In the listing below, find the line that contains "export PLACE_DENSITY = 0.51" and the line that contains "multiply operators ...................... 0". Quote both and every line between them, exactly, and nothing more.

- - -

File: src/rtl/ppt_defines.svh
`ifndef PPT_DEFINES_SVH
`define PPT_DEFINES_SVH

// function codes (octal 0000..0025 shown in hex)
`define PPT_FC_REL_DISC   12'h000
`define PPT_FC_DISASM     12'h001
`define PPT_FC_CHAR       12'h002
`define PPT_FC_CLEAR      12'h005
`define PPT_FC_SEL_BASE   12'h010
`define PPT_FC_REL_BASE   12'h011

// connect code: unit number field position
`define PPT_CONN_N_LSB    9

// status word bit positions
`define PPT_ST_READY      0
`define PPT_ST_BUSY       1
`define PPT_ST_STOP       2
`define PPT_ST_IRQ_LSB    7

// wishbone register byte offsets and reset values
`define PPT_ADR_CTRL      8'h00
`define PPT_ADR_STAT      8'h04
`define PPT_CTRL_RST      1'b1

`endif

File: src/rtl/ppt_pkg.sv
package ppt_pkg;

  // connection state, one-hot
  typedef enum logic [1:0] {
    PPT_DISC = 2'b01,
    PPT_CONN = 2'b10
  } ppt_conn_e;

  // data channel lines toward the device
  typedef struct packed {
    logic [11:0] data;
    logic        par;
    logic        conn;
    logic        func;
    logic        wr;
    logic        clr;
  } ppt_chan_in_s;

  // plotter mechanism condition lines
  typedef struct packed {
    logic ready;
    logic busy;
    logic stop;
    logic eoo;
    logic abn;
  } ppt_plt_in_s;

  // whole state of the port
  typedef struct packed {
    ppt_chan_in_s ch_s1;
    ppt_chan_in_s ch_s2;
    logic [2:0]   stb_prev;
    ppt_plt_in_s  plt_s1;
    ppt_plt_in_s  plt_s2;
    logic [2:0]   eq_s1;
    logic [2:0]   eq_s2;
    logic         mclr_s1;
    logic         mclr_s2;
    ppt_conn_e    conn;
    logic         par_err;
    logic         char_mode;
    logic [2:0]   sel;
    logic [2:0]   irq;
    logic         reply;
    logic         reject;
    logic         perr;
    logic [11:0]  plt_data;
    logic         plt_stb;
    logic [11:0]  status;
    logic         status_en;
    logic [7:0]   int_lines;
    logic         ctrl_en;
    logic         wb_ack;
    logic [31:0]  wb_dat;
  } ppt_state_s;

endpackage

File: src/rtl/ppt_host_port.sv
// Functional notes
// - function and write transfers are ignored unless connected.
// - connect only when unit field matches switch and parity good; reply.
// - foreign unit number: no answer, status withheld, disconnect.
// - connect parity error: no connect, disconnect, no answer, lamp on.
// - parity errors stay latched until clear; connects refused meanwhile.
// - one function at a time; parity first, then reply or reject.
// - undefined function codes get a reply and do nothing.
// - function parity error: not executed, error signal, lamp, no answer.
// - after function parity error a new connect is needed.
// - interrupt rises when a selected group condition occurs; code raises it only while connected.
// - interrupt holds until reselect, release, clear or master clear.
// - interrupt goes out on the line indexed by the switch.
// - status word presented on 12 lines after a connect.
// - several conditions give a sum of separate bits.
// - senders drive parity high when the word has even ones.
// - even ones over data plus parity flags a parity error.
// - write parity error: lamp, reply plus error signal, data passed.
// - code 0000 clears and disconnects; 0005 clears only.
// - 0020..0025 select and release the three groups, always replied.
// - status bits 0,1,2 ready, busy, stop; bits 7..9 live conditions of the selected groups.
//
// Register access over Wishbone and the address map were chosen for this implementation.
`include "ppt_defines.svh"

module ppt_host_port
  import ppt_pkg::*;
(
  input  wire logic         i_clk,
  input  wire logic         i_rst_n,
  input  wire ppt_chan_in_s i_ch,
  input  wire logic         i_mclr,
  input  wire logic [2:0]   i_equip_num,
  input  wire ppt_plt_in_s  i_plt,
  output logic              o_ch_reply,
  output logic              o_ch_reject,
  output logic              o_ch_par_err,
  output logic [11:0]       o_ch_status,
  output logic              o_ch_status_en,
  output logic [7:0]        o_ch_int,
  output logic [11:0]       o_plt_data,
  output logic              o_plt_stb,
  output logic              o_plt_char_mode,
  output logic              o_par_lamp,
  output logic              o_conn_lamp,
  input  wire logic         i_wb_cyc,
  input  wire logic         i_wb_stb,
  input  wire logic         i_wb_we,
  input  wire logic [7:0]   i_wb_adr,
  input  wire logic [3:0]   i_wb_sel,
  input  wire logic [31:0]  i_wb_dat,
  output logic [31:0]       o_wb_dat,
  output logic              o_wb_ack
);

  ppt_state_s q;
  ppt_state_s d;

  logic        conn_ev;
  logic        func_ev;
  logic        wr_ev;
  logic        par_ok;
  logic        clr_all;
  logic        conn_on;
  logic [2:0]  cond;
  logic [11:0] fc;

  // edge detects read only the second sync stage
  assign conn_ev = q.ch_s2.conn & ~q.stb_prev[2];
  assign func_ev = q.ch_s2.func & ~q.stb_prev[1];
  assign wr_ev   = q.ch_s2.wr & ~q.stb_prev[0];
  assign par_ok  = ^{q.ch_s2.data, q.ch_s2.par};
  assign clr_all = q.ch_s2.clr | q.mclr_s2;
  assign conn_on = (q.conn == PPT_CONN);
  assign fc      = q.ch_s2.data;
  // group conditions: ready and not busy, end of op, abnormal end
  assign cond    = {q.plt_s2.abn, q.plt_s2.eoo,
                    q.plt_s2.ready & ~q.plt_s2.busy};

  // next-state logic for the whole port
  always_comb
  begin
    d = q;
    // pins pass two flops; data assumed settled before its strobe
    d.ch_s1    = i_ch;
    d.ch_s2    = q.ch_s1;
    d.stb_prev = {q.ch_s2.conn, q.ch_s2.func, q.ch_s2.wr};
    d.plt_s1   = i_plt;
    d.plt_s2   = q.plt_s1;
    d.eq_s1    = i_equip_num;
    d.eq_s2    = q.eq_s1;
    d.mclr_s1  = i_mclr;
    d.mclr_s2  = q.mclr_s1;
    d.reply    = 1'b0;
    d.reject   = 1'b0;
    d.perr     = 1'b0;
    d.plt_stb  = 1'b0;

    d.irq = q.irq | (q.sel & cond & {3{conn_on}});

    if (clr_all)
    begin
      d.conn      = PPT_DISC;
      d.par_err   = 1'b0;
      d.char_mode = 1'b0;
      d.sel       = 3'h0;
      d.irq       = 3'h0;
    end
    else if (q.ctrl_en && conn_ev && !q.par_err)
    begin
      // connects refused while an error is latched
      if (!par_ok)
      begin
        d.conn    = PPT_DISC;
        d.par_err = 1'b1;
      end
      else if (fc[11:`PPT_CONN_N_LSB] == q.eq_s2)
      begin
        d.conn  = PPT_CONN;
        d.reply = 1'b1;
      end
      else
      begin
        d.conn = PPT_DISC;
      end
    end
    else if (q.ctrl_en && func_ev && conn_on)
    begin
      if (!par_ok)
      begin
        // drop link so a reconnect is needed
        d.perr    = 1'b1;
        d.par_err = 1'b1;
        d.conn    = PPT_DISC;
      end
      else
      begin
        // every code replied, unknown ones do nothing
        d.reply = 1'b1;
        if (fc == `PPT_FC_REL_DISC || fc == `PPT_FC_CLEAR)
        begin
          d.sel       = 3'h0;
          d.irq       = 3'h0;
          d.char_mode = 1'b0;
          if (fc == `PPT_FC_REL_DISC)
          begin
            d.conn = PPT_DISC;
          end
        end
        else if (fc == `PPT_FC_DISASM)
        begin
          d.char_mode = 1'b0;
        end
        else if (fc == `PPT_FC_CHAR)
        begin
          d.char_mode = 1'b1;
        end
        else
        begin
          for (int g = 0; g < 3; g++)
          begin
            if (fc == `PPT_FC_SEL_BASE + 12'(2 * g))
            begin
              d.sel[g] = 1'b1;
              d.irq[g] = 1'b0;
            end
            else if (fc == `PPT_FC_REL_BASE + 12'(2 * g))
            begin
              d.sel[g] = 1'b0;
              d.irq[g] = 1'b0;
            end
          end
        end
      end
    end
    else if (q.ctrl_en && wr_ev && conn_on)
    begin
      if (!q.plt_s2.ready)
      begin
        // mechanism off line: write cannot be performed
        d.reject = 1'b1;
      end
      else
      begin
        // data still passed; error reported with the reply
        d.reply    = 1'b1;
        d.plt_data = q.ch_s2.data;
        d.plt_stb  = 1'b1;
        if (!par_ok)
        begin
          d.perr    = 1'b1;
          d.par_err = 1'b1;
        end
      end
    end

    d.status_en = (d.conn == PPT_CONN);
    d.status    = 12'h000;
    d.status[`PPT_ST_READY] = q.plt_s2.ready;
    d.status[`PPT_ST_BUSY]  = q.plt_s2.busy;
    d.status[`PPT_ST_STOP]  = q.plt_s2.stop;
    d.status[`PPT_ST_IRQ_LSB +: 3] = q.sel & cond;

    // one line chosen by the switch
    d.int_lines = (|q.irq) ? (8'h01 << q.eq_s2) : 8'h00;

    // wishbone slave: ack one cycle after request, dropped next cycle
    d.wb_ack = i_wb_cyc & i_wb_stb & ~q.wb_ack;
    d.wb_dat = 32'h0000_0000;
    if (i_wb_cyc && i_wb_stb && !q.wb_ack)
    begin
      if (i_wb_adr == `PPT_ADR_CTRL)
      begin
        if (i_wb_we && i_wb_sel[0])
        begin
          d.ctrl_en = i_wb_dat[0];
        end
        d.wb_dat[0] = q.ctrl_en;
      end
      else if (i_wb_adr == `PPT_ADR_STAT)
      begin
        // writes ignored; unmapped reads give zero
        d.wb_dat[15:0] = {2'b00, q.irq, q.sel, q.char_mode,
                          q.par_err, conn_on, q.eq_s2, q.conn};
      end
    end
  end

  // single state register; async reset loads constants only
  always_ff @(posedge i_clk or negedge i_rst_n)
  begin
    if (!i_rst_n)
    begin
      q         <= '0;
      q.conn    <= PPT_DISC;
      q.ctrl_en <= `PPT_CTRL_RST;
    end
    else
    begin
      q <= d;
    end
  end

  // outputs straight from flops, except o_conn_lamp decoded from q.conn
  assign o_ch_reply      = q.reply;
  assign o_ch_reject     = q.reject;
  assign o_ch_par_err    = q.perr;
  assign o_ch_status     = q.status;
  assign o_ch_status_en  = q.status_en;
  assign o_ch_int        = q.int_lines;
  assign o_plt_data      = q.plt_data;
  assign o_plt_stb       = q.plt_stb;
  assign o_plt_char_mode = q.char_mode;
  assign o_par_lamp      = q.par_err;
  assign o_conn_lamp     = conn_on;
  assign o_wb_dat        = q.wb_dat;
  assign o_wb_ack        = q.wb_ack;

endmodule

File: config.mk
export PLATFORM = sky130hd
export DESIGN_NAME = ppt_host_port
export DESIGN_NICKNAME = d
export VERILOG_FILES = /design/src/rtl/ppt_pkg.sv /design/src/rtl/ppt_host_port.sv
export VERILOG_INCLUDE_DIRS = /design/src /design/src/rtl
export SDC_FILE = /design/constraint.sdc
export NUM_CORES = 1
export LEC_CHECK = 0
export BUFFER_PORTS_ARGS = -buffer_cell sky130_fd_sc_hd__buf_2
export CAP_MARGIN = 10
export CORE_ASPECT_RATIO = 0.8
export CORE_MARGIN = 4
export CORE_UTILIZATION = 30
export CTS_BUF_LIST = sky130_fd_sc_hd__clkbuf_16
export DETAILED_ROUTE_END_ITERATION = 7
export PLACE_DENSITY = 0.51
export SYNTH_ARGS = -nofsm -noshare
export SYNTH_HDL_FRONTEND = slang
export SYNTH_SLANG_ARGS = --single-unit
File: constraint.sdc
create_clock -name i_clk -period 1.9 [get_ports i_clk]
set_input_delay 0.38 -clock i_clk [delete_from_list [all_inputs] [get_ports i_clk]]
set_output_delay 0.38 -clock i_clk [all_outputs]
set_load 0.05 [all_outputs]
======== After elaboration in Yosys (flattened, before gate mapping) ========
Index checks and enable logic that the tools add are counted.
storage, ports and cells
  register bits after elaboration ......... 114
  latch bits .............................. 0
  memory bits (writable) .................. 0
  ROM bits ................................ 0
  output and inout port bits .............. 73
  word-level logic and storage cells ...... 162
  memories kept ........................... 0
cells by class
  $add $sub $neg .......................... 0
  multiply operators ...................... 0
  div/mod/pow operators ................... 0
  order comparisons ....................... 0
  eq/ne operators ......................... 16
  shift-type cells ........................ 1
  muxes and demuxes ....................... 51
  bitwise gates (word level) .............. 18
  reduce and logical (&&, ||, !) cells .... 31
operators with widths
  cell                                                   count
  equality test 12 x 5 -> 1 bit (second input constant)  6
  2-to-1 mux 16 bit                                      3
  2-to-1 mux 15 bit                                      2
  2-to-1 mux 1 bit                                       28
  2-to-1 mux 14 bit                                      2
  nonzero test 4 bit                                     6
  2-to-1 mux 7 bit                                       3
  AND reduction 6 bit                                    3
  2-to-1 mux 8 bit                                       2
  2-to-1 mux 13 bit                                      1
  XOR reduction 13 bit                                   1
  equality test 12 x 1 -> 1 bit (second input constant)  1
  equality test 12 x 2 -> 1 bit (second input constant)  1
  equality test 12 x 3 -> 1 bit (second input constant)  1
  logical NOT 12 bit                                     1
  2-to-1 mux 2 bit                                       6
  2-to-1 mux 6 bit                                       2
  2-to-1 mux 10 bit                                      1
  logical AND 1 bit                                      9
  equality test 8 x 3 -> 1 bit (second input constant)   1
  logical NOT 8 bit                                      1
  NOT 1 bit                                              8
  << shifter 1 x 3 -> 8 bit (first input constant)       1
  bitwise AND 1 bit                                      6
  other kinds (16)                                       21

======== Longest topological paths before layout ========
Gate-level depths: netlist of the first run.
  depth after elaboration ................. 15
  gate-level depth with buffers ........... 7
  mapped depth without buffers ............ 5

======== Worst setup path before layout of the first run ========
No wires, ideal clock.
  kind .................................... reg2reg
  start ................................... register q (netlist bit o_par_lamp)
  end ..................................... register q (netlist bit o_plt_data[11])
  library setup time ...................... 128 ps
  arrival ................................. 1936 ps
  required time ........................... 1772 ps
  path slack .............................. -164 ps
  cell stages (with the launch flop) ...... 6
  path buffers ............................ 1
  path through ............................ dfrtp_1 > nor4bb_1 > nor2_2 > nand4_2 > buf_4 > mux2_1
on the way
  word-level cells in the longest chain between the ends .. 4
ends and longest elaborated chain
  what                           line                  RTL
  from (decl)                    ppt_host_port.sv:56   ppt_state_s q;
  logical NOT 1 bit              ppt_host_port.sv:109  else if (q.ctrl_en && conn_ev && !q.par_err)
  logical AND 1 bit              ppt_host_port.sv:109
  NOT 1 bit (no line)            --
  AND reduction 5 bit (no line)  --
Every way passes these cells.
A chain may end at the register's enable or synchronous reset.

==> flow_metrics.tcl, run 1 <==
set metrics [dict create \
    first_pass_iters 4 \
    path_cells "xnor2_2 > xnor3_2 > xor2_2 > buf_12 > a41oi_2 > and2b_1" \
    antenna_left 0 \
    clockBufferDepth 2 \
    synthesis.area_um2 4360 \
    fin_tns_setup_ps 0 \
    gp_congestion 0.796 \
    rsz0062_at_grt "yes" \
    setup.worst_path.class "reg2reg" \
    status "finished with violations" \
    drv_cap 0 \
    core.rowCount 39 \
    place_inst 570 \
    drive_gt1_share_pct 37.3 \
    instances_no_fill 586 \
    cts_sinks 112 \
    grtUsageTotal_pct 10.3 \
    hold_violations 4 \
    cts-buffers-inserted 9 \
    cts_tree "yes" \
    crit_arrival_ps 2110 \
    layout_common_cells "dfrtp_1 (110), buf_2 (88), conb_1 (24), buf_4 (21)" \
    path_max_fanout 11 \
    worst-path-stages 6 \
    wire_per_inst_um 13.9 \
    syn2layout_area_growth_pct 17.8 \
    start_kind "flip-flop" \
    io_buffers 89 \
    initial_core_util_pct 30.6 \
    hold_class "in2async" \
    synth-seq-cells 112 \
    antenna_found_initial 0 \
    r2r-start "fc[0]" \
    post-route-util_pct 36.1 \
    grt_pass1_vias 2524 \
    p_per_area_nw_per_um2 941 \
    grt_pass1_wl_um 13100 \
    io_pins 148 \
    synth_warnings 0 \
    path_clk_slew_ps 70 \
    synth_edf_count 0 \
    viasPerCell 4.05 \
    cts_setup_buffers 0 \
    routed_wl_um 8140 \
    vias 2374 \
    drc 0 \
    root_buffer "clkbuf_16" \
    path_buf_inv 1 \
    fin_crit_ps 1880 \
    hold_ws_ps -1.93 \
    crit_slowest_cell "xnor3_2" \
    dpl_worst_slack_ps -15.5 \
    avgSynthCellArea_um2 13.5 \
    core_area_um2 14200 \
    nNetsFinal 472 \
    crit_start "fc[0]" \
    cp_top_family "XOR/XNOR gates" \
    hpwl_um 6240 \
    ys_types 54 \
    final_common_cell "dfrtp_1" \
    max_stage_delay_ps 480 \
    insertion_delay_ps 340 \
    gr-total-overflow 0 \
    maxSlewViolCount 0 \
    ys_seq_area_share_pct 64.3 \
    die_y_um 116 \
    synthCells 324 \
    htree_num_levels 3 \
    dieArea_um2 16500 \
    violations "hold timing" \
    diodes 0 \
    setup_viol 0 \
    required_ps 2130 \
    fin_ws_ps 21.5 \
    max_freq_mhz 532 \
    endpoint_kind "flip-flop" \
    drt-initial-drc-count 80 \
    skew_ps 10.6 \
    r2r_cells 6 \
    reg2reg_slack_ps 20 \
    max-vdd-ir-drop_mv 0.532 \
    die_w_um 143 \
    rr_endpoint "q[72]" \
    postCtsHoldBufs 0 \
    fin_crit_sh_pct 98.9 \
    synthArstFlopShare_pct 100 \
    synth_top_flop_cell "dfrtp_1" \
    grt_max_degree 39 \
    leakage_nw 2.66 \
]
per-layer routing:
layer  track usage [%]  share of wire, %  vias to the layer above
met4              3.99               1.9                        0
met2              15.6                44                       78
met1              13.7                46                     1153
li1                  -                 -                     1133
met3              3.88               7.9                       10
met5                 0                 0                        -
timing repair:
action	in CTS	in global routing
setup endpoints to repair	3	19
gates resized for setup	1	2
pin swaps	0	1
power by group:
group / switching, mW / internal (mW) / leakage (nW)
Combinational: 0.332 / 0.205 / 1.09
Sequential: 0.0345 / 2.45 / 1.42
Clock: 0.803 / 1.01 / 0.144
Total: 1.17 / 3.66 / 2.66
state kept, by name, indices dropped and copies added, names as in the netlist, 2 cells and up:
signal / flops
o_ch_int: 8
o_wb_dat: 14
fc: 12
o_ch_status: 6
cond: 2
o_plt_data: 12
q: 18
d: 32
layout make-up:
class | count | area [µm²]
Fill cell | 1402 | 9110
Multi-Input combinational cell | 157 | 1120
Inverter | 4 | 15.0
Tap cell | 184 | 230
Clock inverter | 7 | 63.8
Sequential cell | 112 | 2810
Timing Repair Buffer | 113 | 678
Clock buffer | 9 | 225
Yosys cell counts (all sizes together) (2+ instances only):
| cell type | instances | area share [%] |
|---|---|---|
| o2bb2ai | 2 | 0.40 |
| nor3b | 3 | 0.52 |
| xnor3 | 3 | 1.6 |
| xnor2 | 7 | 1.7 |
| nor3 | 8 | 0.92 |
| or2 | 3 | 0.43 |
| and2b | 2 | 0.34 |
| nand4 | 3 | 0.72 |
| and3 | 14 | 2.0 |
| and2 | 2 | 0.29 |
| a21oi | 11 | 1.5 |
| mux2 | 11 | 2.8 |
| nand2b | 5 | 0.72 |
| a41oi | 2 | 0.75 |
| o21ai | 5 | 0.57 |
| nand3 | 3 | 0.34 |
| buf | 70 | 12 |
| dfrtp | 110 | 63 |
| nand2 | 9 | 0.77 |
| inv | 4 | 0.34 |
| nor2b | 3 | 0.43 |
| dfstp | 2 | 1.2 |
| clkbuf | 4 | 0.34 |
| xor2 | 4 | 0.98 |
| nor4 | 3 | 0.57 |
| or4 | 2 | 0.34 |
| nor2 | 15 | 1.3 |
through the flow:
stage | area [µm²] | power (mW)
2_1_floorplan | 4460 | 2.89
3_3_place_gp | 4830 | 3.05
3_5_place_dp | 4830 | 3.06
4_1_cts | 5130 | 4.90
5_1_grt | 5140 | 5.05
6_report | 5140 | 4.83
how the worst max path moves through the flow:
stage / slack [ps] / endpoint
2_1_floorplan: 7 / o_plt_data[11]
3_3_place_gp: 8 / q[73]
3_5_place_dp: -20 / q[73]
4_1_cts: 1 / q[72]
5_1_grt: -80 / o_plt_data[5]
6_report: 20 / q[72]
cells by family (layout without fill, tap and decap cells):
logic type / Yosys count / count (layout) / synth area share [%]
mux: 12 / 12 / 3.07
xor+xnor: 14 / 14 / 4.33
buf+inv: 78 / 133 / 12.8
simple gates: 79 / 79 / 10.6
other cells: 1 / 24 / 0.0860
compound gates: 28 / 28 / 4.82
flops: 112 / 112 / 64.3
No activity file was read; power rests on OpenSTA's default activity.
==> inputs of run 2 (changes only) <==
CORE_UTILIZATION = 40   (was 30)
PLACE_DENSITY = 0.65   (was 0.51)
==> run 2 against run 1 <==
Register-to-register slack about the same. The run now ends clean. Combinational power down 0.7%. Power is 1.6% lower. Routed wire length is 10% lower. Clock power fell by 4%. Global-route usage increased by 1.9 points. Cell count is 7.2% lower. Sequential power about the same. Sequential cell count unchanged. Core utilization rose by 13 points. Via count decreased by 0.88%. Critical path type unchanged. Sequential share of layout area up 0.70 points. Highest routed layer unchanged.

- - -

Response
export PLACE_DENSITY = 0.51
export SYNTH_ARGS = -nofsm -noshare
export SYNTH_HDL_FRONTEND = slang
export SYNTH_SLANG_ARGS = --single-unit
File: constraint.sdc
create_clock -name i_clk -period 1.9 [get_ports i_clk]
set_input_delay 0.38 -clock i_clk [delete_from_list [all_inputs] [get_ports i_clk]]
set_output_delay 0.38 -clock i_clk [all_outputs]
set_load 0.05 [all_outputs]
======== After elaboration in Yosys (flattened, before gate mapping) ========
Index checks and enable logic that the tools add are counted.
storage, ports and cells
  register bits after elaboration ......... 114
  latch bits .............................. 0
  memory bits (writable) .................. 0
  ROM bits ................................ 0
  output and inout port bits .............. 73
  word-level logic and storage cells ...... 162
  memories kept ........................... 0
cells by class
  $add $sub $neg .......................... 0
  multiply operators ...................... 0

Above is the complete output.